Around the time of his departure from Iran, Groves received a telegram from Robert L. McLeod, the president of Centre College in Danville, Kentucky, inquiring if Groves wanted to join the school's faculty; Groves later said his only prior knowledge of Centre came from two classmates of his at Princeton and from former Berea College president William James Hutchins, who was on the ship home with them. McLeod met Groves in New York upon the ship's arrival and Groves and his wife arrived in Danville less than a week later, in early October 1940. Groves became professor of philosophy and religion and taught his first class at Centre on his first morning in town. Groves held this post from 1940 to 1942 before taking a position as professor of theology at Louisville Presbyterian Theological Seminary, which he held until 1946. In 1944, he was awarded the Iranian Scientific Medal of the First Degree for his "services to education in Iran", and Lafayette awarded him an honorary Doctor of Divinity degree in 1946.
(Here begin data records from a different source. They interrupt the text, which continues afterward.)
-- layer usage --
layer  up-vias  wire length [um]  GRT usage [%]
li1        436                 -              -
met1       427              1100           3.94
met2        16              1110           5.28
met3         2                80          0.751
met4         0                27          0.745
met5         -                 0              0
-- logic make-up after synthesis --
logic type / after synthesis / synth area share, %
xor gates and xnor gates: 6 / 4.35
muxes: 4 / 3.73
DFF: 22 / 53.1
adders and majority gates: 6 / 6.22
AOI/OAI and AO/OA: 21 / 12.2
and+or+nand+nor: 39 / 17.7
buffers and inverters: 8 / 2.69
**flow/design.v**
```verilog
`timescale 1ns / 1ps
module safe_softmax_exp #(
    parameter D_W = 16
)(
    input  logic [D_W-1:0] I_X    ,
    output logic [D_W-1:0] O_EXP
);
logic [31:0] mul_out;
logic [16:0] uivi;
logic [15:0] uivi_ab; 
logic [2:0]  ui;
logic [12:0] vi;
logic [15:0] n_2_vi;
assign mul_out = $signed(I_X) * $signed(16'd11819);
assign uivi = mul_out[12] ? {mul_out[31],mul_out[28:13]} + 1 : {mul_out[31],mul_out[28:13]}; 
assign uivi_ab = (uivi == 0) ? 0 : ~uivi[15:0] + 1'b1;
assign ui = uivi_ab[15:13];
assign vi = uivi_ab[12:0];
always_comb begin
    O_EXP = n_2_vi >> ui;
end
safe_softmax_lut_neg #(
    .D_W(D_W)
)u_lut_n(
    .vi    (vi),
    .result(n_2_vi)
);
endmodule
`timescale 1ns / 1ps
module safe_softmax_lut_neg#(
    parameter D_W = 16   
)(
    input  logic [D_W-4:0] vi      ,
    output logic [D_W-1:0] result  
);
localparam ln_2 = 14'd5678;
localparam ln_2_div_sqrt2 = 14'd4015;
localparam ln2_div_2 = 14'd2839;
logic [13:0] vi_neg;
logic [27:0] mul_3_full;
logic [27:0] mul_1_full;
logic [27:0] mul_2_full;
logic [15:0] mul_3; 
logic [15:0] mul_1; 
logic [15:0] mul_2; 
assign vi_neg = {1'b1,~vi + 1'b1};
assign mul_3 = mul_3_full[12] ? {mul_3_full[27],2'b11,mul_3_full[25:13]} + 1 : {mul_3_full[27],2'b11,mul_3_full[25:13]}; 
assign mul_1 = mul_1_full[12] ? {mul_1_full[27],2'b11,mul_1_full[25:13]} + 1 : {mul_1_full[27],2'b11,mul_1_full[25:13]}; 
assign mul_2 = mul_2_full[12] ? {mul_2_full[27],2'b11,mul_2_full[25:13]} + 1 : {mul_2_full[27],2'b11,mul_2_full[25:13]}; 
assign mul_3_full = $signed(vi_neg) * $signed(ln2_div_2);
assign mul_1_full = $signed(vi_neg) * $signed(ln_2_div_sqrt2);
assign mul_2_full = $signed(vi_neg) * $signed(ln_2);
always_comb begin
    if($signed(vi_neg) >= $signed(14'b10_0000_0000_0001) & $signed(vi_neg) <= $signed(14'b10_1000_0111_0110))begin 
        result = 16'd6935 + mul_3;
    end else if($signed(vi_neg) > $signed(14'b10_1000_0111_0110) & $signed(vi_neg) < $signed(14'b11_1000_0111_0110)) begin 
        result = 16'd7800 + mul_1;
    end else if($signed(vi_neg) >= $signed(14'b11_1000_0111_0110)) begin     
        result = 16'b0_01_00000_0000_0000 + mul_2;
    end else begin
        result = 16'b0_01_00000_0000_0000;  
    end
end
endmodule
```
==> ./run.sh <==
#!/bin/bash
# OpenROAD 26Q1-2900-gdf79404cd8, Yosys 0.63+post, stock flow scripts
make -C /OpenROAD-flow-scripts/flow DESIGN_CONFIG=/design/flow/config.mk WORK_HOME=/design/flow/orfs finish
==> ./config.mk <==
export PLATFORM = sky130hd
export DESIGN_NAME = div_fast
export DESIGN_NICKNAME = div_fast
export VERILOG_FILES = /design/flow/design.v
export SDC_FILE = /design/flow/constraint.sdc
export NUM_CORES = 4
export LEC_CHECK = 1
export CORE_UTILIZATION = 50
==> ./constraint.sdc <==
current_design div_fast

set clk_period 39.6
set clk_io_pct 0.2

create_clock -name clk0 -period $clk_period [get_ports {I_CLK}]

set non_clock_inputs [all_inputs -no_clocks]
set_input_delay [expr $clk_period * $clk_io_pct] -clock clk0 $non_clock_inputs
set_output_delay [expr $clk_period * $clk_io_pct] -clock clk0 [all_outputs]
## flow/run.sh

```bash
#!/bin/bash
# OpenROAD 26Q1-2900-gdf79404cd8, Yosys 0.63+post, stock flow scripts
make -C /OpenROAD-flow-scripts/flow DESIGN_CONFIG=/design/flow/config.mk WORK_HOME=/design/flow/orfs finish
```

## flow/config.mk

```make
export PLATFORM = sky130hd
export DESIGN_NAME = divider
export DESIGN_NICKNAME = divider
export VERILOG_FILES = /design/flow/design.v
export SDC_FILE = /design/flow/constraint.sdc
export NUM_CORES = 4
export LEC_CHECK = 1
export CORE_UTILIZATION = 50
```

## flow/constraint.sdc

```tcl
current_design divider

set clk_period 13.9
set clk_io_pct 0.2

create_clock -name clk0 -period $clk_period [get_ports {I_CLK}]

set non_clock_inputs [all_inputs -no_clocks]
set_input_delay [expr $clk_period * $clk_io_pct] -clock clk0 $non_clock_inputs
set_output_delay [expr $clk_period * $clk_io_pct] -clock clk0 [all_outputs]
```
After four and a half years in Louisville, Groves was offered Centre's presidency, which he accepted. He moved back to Danville in December 1946 and began as Centre's sixteenth president on January 1, 1947; as of 2026, he is the last minister to lead the school. He was formally inaugurated on November 15, 1947. Two years after taking office, he was invited to a reception for Reza Shah in Washington, D.C., but was unable to attend. One event that Groves had to address soon after taking office was a boom in enrollment due in part to the G.I. Bill at the conclusion of World War II; that and faculty personnel adjustments became a theme of his early tenure as president. Due to financial constraints he was forced to make a round of layoffs among the faculty, though later on he was able to make hires and began encouraging faculty members to get their doctoral degrees; he also increased faculty salaries by 60% over the course of his term. The increased student enrollment prompted changes such as the creation of a student congress and a dean of students, and tuition and fees increased to $500 in 1951. In 1957, Centre adjusted its admissions policies when it began using the Scholastic Aptitude Test, now the SAT, when considering applicants. In a 1983 interview, he said that construction of the Memorial Gymnasium was the major fundraising effort of his presidency; he also mentioned the Weisiger Building, a fine arts building which was constructed on the campus of the Kentucky College for Women—at the time, Centre's women's campus—and funded through a willed donation of $150,000 (equivalent to $ million in ) by the benefactor Emma Weisiger. He was also able to help the school's financials by securing grants from the F. W. Olin Foundation and the Ford Foundation. Early in his presidency, he had a goal of consolidating the women's campus onto the main men's campus; upon raising the matter with the board of trustees, he received such a negative reaction that he did not raise it again for the duration of his term. A lack of desire for consolidation on the part of the women's college students further ensured such plans would not be acted upon, though this merger eventually took place in 1962 under the direction of Groves's successor, Thomas A. Spragens.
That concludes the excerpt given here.